We’ve seen increasing access for students of color and for students from marginalized groups. But institutions of higher education, we’re still struggling with, how do we keep them there? How do we provide them with the tools and experiences that they need to be successful? That’s something that we’re still grappling with. Even here at Evergreen, you know, one thing that we’re really focusing on is retention. Students’ confidence, you know? Being able to be confident in knowing that what you’re learning right now will apply to the career that you’re trying to achieve, or the graduate degree that you’re trying to achieve.
I can imagine that some of our viewers who aren’t part of historically marginalized groups might say, “Well, I felt that way in college. I didn’t necessarily feel confident. Or, you know, I felt like a fish out of water.” What is the difference that you’re speaking to?
As a marginalized student, you’re showing up to a place that wasn’t created for you. When higher institutions were created, they weren’t created with students of color in mind. And so that’s why it’s so much more important that we are as intentional as possible in trying to right that wrong, and trying to create these spaces where students can thrive. All of our students.
Can you break down the term ‘microaggression’ and how it relates to this conversation?
Most of the time when we think about racism, we think about overt racism. We think about all of the various groups, the KKK and the burning of the crosses. That’s what comes to our mind. But racism is still alive and well and it’s also covert. And so I like to [describe] microaggressions as covert. It’s those subtle slights that happen where you kind of second-guess, ‘Did that really just happen? Did they really just say that to me?’
I can remember working with a student in one of my previous institutions and there was a news report of an African-American male that robbed a white student at gunpoint. And so when this student showed up for class the next day, their white peers asked them, ‘Was that you on the news last night?’ And it was meant to be a joke even, but it still stung.
I think about intent versus impact. Their intent was not to demean him. But it did. And it really had an impact. And it’s even, you know, faculty and staff, when we may second-guess a student’s abilities and we don’t realize that it may be coming from an unconscious place of what we may think about a certain group of people.

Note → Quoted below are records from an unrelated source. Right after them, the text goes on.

<file path="src/rtl/tlbpt_pkg.sv">
// Shared widths, field positions and types for the TLB and page table translator.
package tlbpt_pkg;

   localparam int ADDR_W      = 16;
   localparam int FRAME_W     = 8;
   localparam int TAG_W       = 8;
   localparam int CNT_W       = 16;
   localparam int FREE_W      = 9;
   localparam int REQ_DATA_W  = 16;
   localparam int RSP_DATA_W  = 56;
   localparam int RSP_USER_W  = 2;

   localparam logic [CNT_W-1:0]  CNT_MAX  = '1;
   localparam logic [FREE_W-1:0] FREE_MAX = '1;

   // Response field positions
   localparam int PHYS_LSB      = 0;
   localparam int FRAME_LSB     = 16;
   localparam int HIT_TOT_LSB   = 24;
   localparam int FAULT_TOT_LSB = 40;
   localparam int USER_HIT      = 0;
   localparam int USER_FAULT    = 1;

   typedef enum logic [3:0] {
      ST_CLEAR   = 4'b0001,
      ST_IDLE    = 4'b0010,
      ST_LOOKUP  = 4'b0100,
      ST_RESOLVE = 4'b1000
   } state_type;

   typedef struct packed {
      logic               present;
      logic [FRAME_W-1:0] frame;
   } pte_type;

endpackage

</file>
<file path="src/rtl/tlbpt_ram.sv">
// Generic single-write, single-read synchronous RAM with registered read data.
module tlbpt_ram #(
   parameter int WIDTH = 8,
   parameter int DEPTH = 16
) (
   input  logic                     clock,
   input  logic                     wr_en,
   input  logic [$clog2(DEPTH)-1:0] wr_addr,
   input  logic [WIDTH-1:0]         wr_data,
   input  logic                     rd_en,
   input  logic [$clog2(DEPTH)-1:0] rd_addr,
   output logic [WIDTH-1:0]         rd_data
);

   logic [WIDTH-1:0] mem_ff [DEPTH];
   logic [WIDTH-1:0] rd_data_ff;

   always_ff @(posedge clock) begin
      if (wr_en) begin
         mem_ff[wr_addr] <= wr_data;
      end
      if (rd_en) begin
         rd_data_ff <= mem_ff[rd_addr];
      end
   end

   assign rd_data = rd_data_ff;

endmodule

</file>
<file path="src/rtl/tlb_page_table_translator.sv">
// Address translator: fully associative TLB with FIFO refill over a demand-paged page table.
//
// req channel carries one logical address per transfer; rsp channel returns one
// translation per request, in order. The upper part of the address selects the
// page, the lower part is the offset (PAGE_SIZE and PAGE_COUNT are powers of two).
// Tags and valid bits sit in flops and are compared in parallel; the TLB frames
// and the page table (present bit plus frame) live in synchronous RAMs.
// Each request passes a lookup state (tag compare, RAM reads issued) and a resolve
// state (read data used, page table and TLB written back, result registered).
// A new request is taken in the resolve state of the previous one, so the lookup of
// one request follows the resolve of the one before and does not overlap it;
// the result register is loaded when the resolve state advances.
// After reset the page table is swept clear, one entry per cycle, all PAGE_COUNT
// entries in turn; req_tready stays low meanwhile.
// The result register waits for rsp_tready; while it is full and stalled, a
// finished translation holds in the resolve state and no further request is taken.
module tlb_page_table_translator #(
   parameter int TLB_ENTRIES = 16,
   parameter int PAGE_COUNT  = 256,
   parameter int PAGE_SIZE   = 256
) (
   input  logic                               clock,
   input  logic                               reset,
   input  logic                               req_tvalid,
   output logic                               req_tready,
   input  logic [tlbpt_pkg::REQ_DATA_W-1:0]   req_tdata,  // logical_address[15:0]
   output logic                               rsp_tvalid,
   input  logic                               rsp_tready,
   // physical_address[15:0], frame_number[23:16], hit_total[39:24], fault_total[55:40]
   output logic [tlbpt_pkg::RSP_DATA_W-1:0]   rsp_tdata,
   output logic [tlbpt_pkg::RSP_USER_W-1:0]   rsp_tuser   // tlb_hit[0], page_fault[1]
);

   import tlbpt_pkg::*;

   localparam int TI_W  = $clog2(TLB_ENTRIES);
   localparam int PG_W  = $clog2(PAGE_COUNT);
   localparam int OFF_W = $clog2(PAGE_SIZE);
   localparam int PTE_W = $bits(pte_type);

   state_type state_ff, state_in;

   logic [ADDR_W-1:0] addr_ff;
   logic [PG_W-1:0]   page;
   logic [TAG_W-1:0]  tag_now;
   logic [PG_W-1:0]   clr_ff;

   logic [TAG_W-1:0]  tag_ff [TLB_ENTRIES];
   logic              valid_ff [TLB_ENTRIES];
   logic [TI_W-1:0]   fill_ff;
   logic              hit_ff;
   logic [FREE_W-1:0] free_ff;
   logic [CNT_W-1:0]  hit_cnt_ff, hit_cnt_in;
   logic [CNT_W-1:0]  fault_cnt_ff, fault_cnt_in;

   logic              match;
   logic [TI_W-1:0]   match_idx;

   logic              advance;
   logic              req_xfer;
   logic              resolve_go;

   logic [FRAME_W-1:0] tlb_rd_frame;
   logic [PTE_W-1:0]   pt_rd_raw;
   pte_type            pt_rd;
   logic               pt_wr_en;
   logic [PG_W-1:0]    pt_wr_addr;
   pte_type            pt_wr_data;

   logic [FRAME_W-1:0]       frame;
   logic                     fault;
   logic [FRAME_W+OFF_W-1:0] phys_wide;

   logic                  rsp_valid_ff;
   logic [RSP_DATA_W-1:0] rsp_data_ff;
   logic [RSP_USER_W-1:0] rsp_user_ff;

   assign page    = PG_W'(addr_ff >> OFF_W);
   assign tag_now = TAG_W'(page);

   // Lowest matching entry wins
   always_comb begin
      match     = 1'b0;
      match_idx = '0;
      for (int i = TLB_ENTRIES - 1; i >= 0; i--) begin
         if (valid_ff[i] && tag_ff[i] == tag_now) begin
            match     = 1'b1;
            match_idx = TI_W'(i);
         end
      end
   end

   assign advance    = !rsp_valid_ff || rsp_tready;
   assign req_tready = (state_ff == ST_IDLE) || (state_ff == ST_RESOLVE && advance);
   assign req_xfer   = req_tvalid && req_tready;
   assign resolve_go = (state_ff == ST_RESOLVE) && advance;

   always_comb begin
      state_in = state_ff;
      unique case (state_ff)
         ST_CLEAR: begin
            if (clr_ff == PG_W'(PAGE_COUNT - 1)) state_in = ST_IDLE;
         end
         ST_IDLE: begin
            if (req_xfer) state_in = ST_LOOKUP;
         end
         ST_LOOKUP: begin
            state_in = ST_RESOLVE;
         end
         ST_RESOLVE: begin
            if (advance) state_in = req_xfer ? ST_LOOKUP : ST_IDLE;
         end
         default: state_in = ST_CLEAR;
      endcase
   end

   assign pt_rd = pte_type'(pt_rd_raw);

   // Pick the frame (TLB, page table or free frame), tallies and page table writes
   always_comb begin
      fault = !hit_ff && !pt_rd.present;
      if (hit_ff) begin
         frame = tlb_rd_frame;
      end else if (pt_rd.present) begin
         frame = pt_rd.frame;
      end else begin
         frame = FRAME_W'(free_ff);
      end
      phys_wide = {frame, addr_ff[OFF_W-1:0]};

      hit_cnt_in   = hit_cnt_ff;
      fault_cnt_in = fault_cnt_ff;
      if (hit_ff && hit_cnt_ff != CNT_MAX) hit_cnt_in = hit_cnt_ff + 1'b1;
      if (fault && fault_cnt_ff != CNT_MAX) fault_cnt_in = fault_cnt_ff + 1'b1;

      if (state_ff == ST_CLEAR) begin
         pt_wr_en   = 1'b1;
         pt_wr_addr = clr_ff;
         pt_wr_data = '0;
      end else begin
         pt_wr_en           = resolve_go && fault;
         pt_wr_addr         = page;
         pt_wr_data.present = 1'b1;
         pt_wr_data.frame   = frame;
      end
   end

   tlbpt_ram #(
      .WIDTH (PTE_W),
      .DEPTH (PAGE_COUNT)
   ) u_page_table (
      .clock   (clock),
      .wr_en   (pt_wr_en),
      .wr_addr (pt_wr_addr),
      .wr_data (PTE_W'(pt_wr_data)),
      .rd_en   (state_ff == ST_LOOKUP),
      .rd_addr (page),
      .rd_data (pt_rd_raw)
   );

   tlbpt_ram #(
      .WIDTH (FRAME_W),
      .DEPTH (TLB_ENTRIES)
   ) u_tlb_frames (
      .clock   (clock),
      .wr_en   (resolve_go && !hit_ff),
      .wr_addr (fill_ff),
      .wr_data (frame),
      .rd_en   (state_ff == ST_LOOKUP),
      .rd_addr (match_idx),
      .rd_data (tlb_rd_frame)
   );

   always_ff @(posedge clock) begin
      if (reset) begin
         state_ff     <= ST_CLEAR;
         clr_ff       <= '0;
         fill_ff      <= '0;
         free_ff      <= '0;
         hit_cnt_ff   <= '0;
         fault_cnt_ff <= '0;
         rsp_valid_ff <= 1'b0;
         for (int i = 0; i < TLB_ENTRIES; i++) begin
            valid_ff[i] <= 1'b0;
         end
      end else begin
         state_ff <= state_in;
         if (state_ff == ST_CLEAR) clr_ff <= clr_ff + 1'b1;
         if (resolve_go) begin
            hit_cnt_ff   <= hit_cnt_in;
            fault_cnt_ff <= fault_cnt_in;
            if (fault && free_ff != FREE_MAX) free_ff <= free_ff + 1'b1;
            if (!hit_ff) begin
               valid_ff[fill_ff] <= 1'b1;
               fill_ff <= (fill_ff == TI_W'(TLB_ENTRIES - 1)) ? '0 : fill_ff + 1'b1;
            end
            rsp_valid_ff <= 1'b1;
         end else if (rsp_tready) begin
            rsp_valid_ff <= 1'b0;
         end
      end
   end

   // Payload registers
   always_ff @(posedge clock) begin
      if (req_xfer) addr_ff <= req_tdata;
      if (state_ff == ST_LOOKUP) hit_ff <= match;
      if (resolve_go) begin
         if (!hit_ff) tag_ff[fill_ff] <= tag_now;
         rsp_data_ff <= {fault_cnt_in, hit_cnt_in, frame, ADDR_W'(phys_wide)};
         rsp_user_ff <= {fault, hit_ff};
      end
   end

   assign rsp_tvalid = rsp_valid_ff;
   assign rsp_tdata  = rsp_data_ff;
   assign rsp_tuser  = rsp_user_ff;

endmodule

</file>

How do you foster spaces that are safe enough to grapple with these issues, where everybody feels comfortable sharing their opinions?
So how do you create these spaces to have these conversations? That’s the thing. I think you start by acknowledging that these conversations are not comfortable. We don’t call them comfortable conversations. We call them courageous conversations. And so establishing those ground rules of how we are going to conduct ourselves in this space, in this dialogue. Thinking about how we’re going to respect each other, you know?
Oftentimes when we’re having these difficult conversations, we’re listening. But we’re trying to think, ‘How am I going to respond?’ We should really be thinking about listening to understand what that other person is saying. And so establishing those guidelines at the very beginning, that’s very important for trying to create the environment where we do feel free in sharing information.
How would you respond to people who call this conversation “political correctness”?
We are providing equitable education, which is access to education for everyone that enters through the doors of Evergreen. That’s what our goal is. Our goal is to be able to help to remove whatever barriers may be there. Structural barriers, institutional barriers. But helping to remove those barriers so that people have equal access to a good education.
Ivette Feliciano and Zachary Green contributed reporting.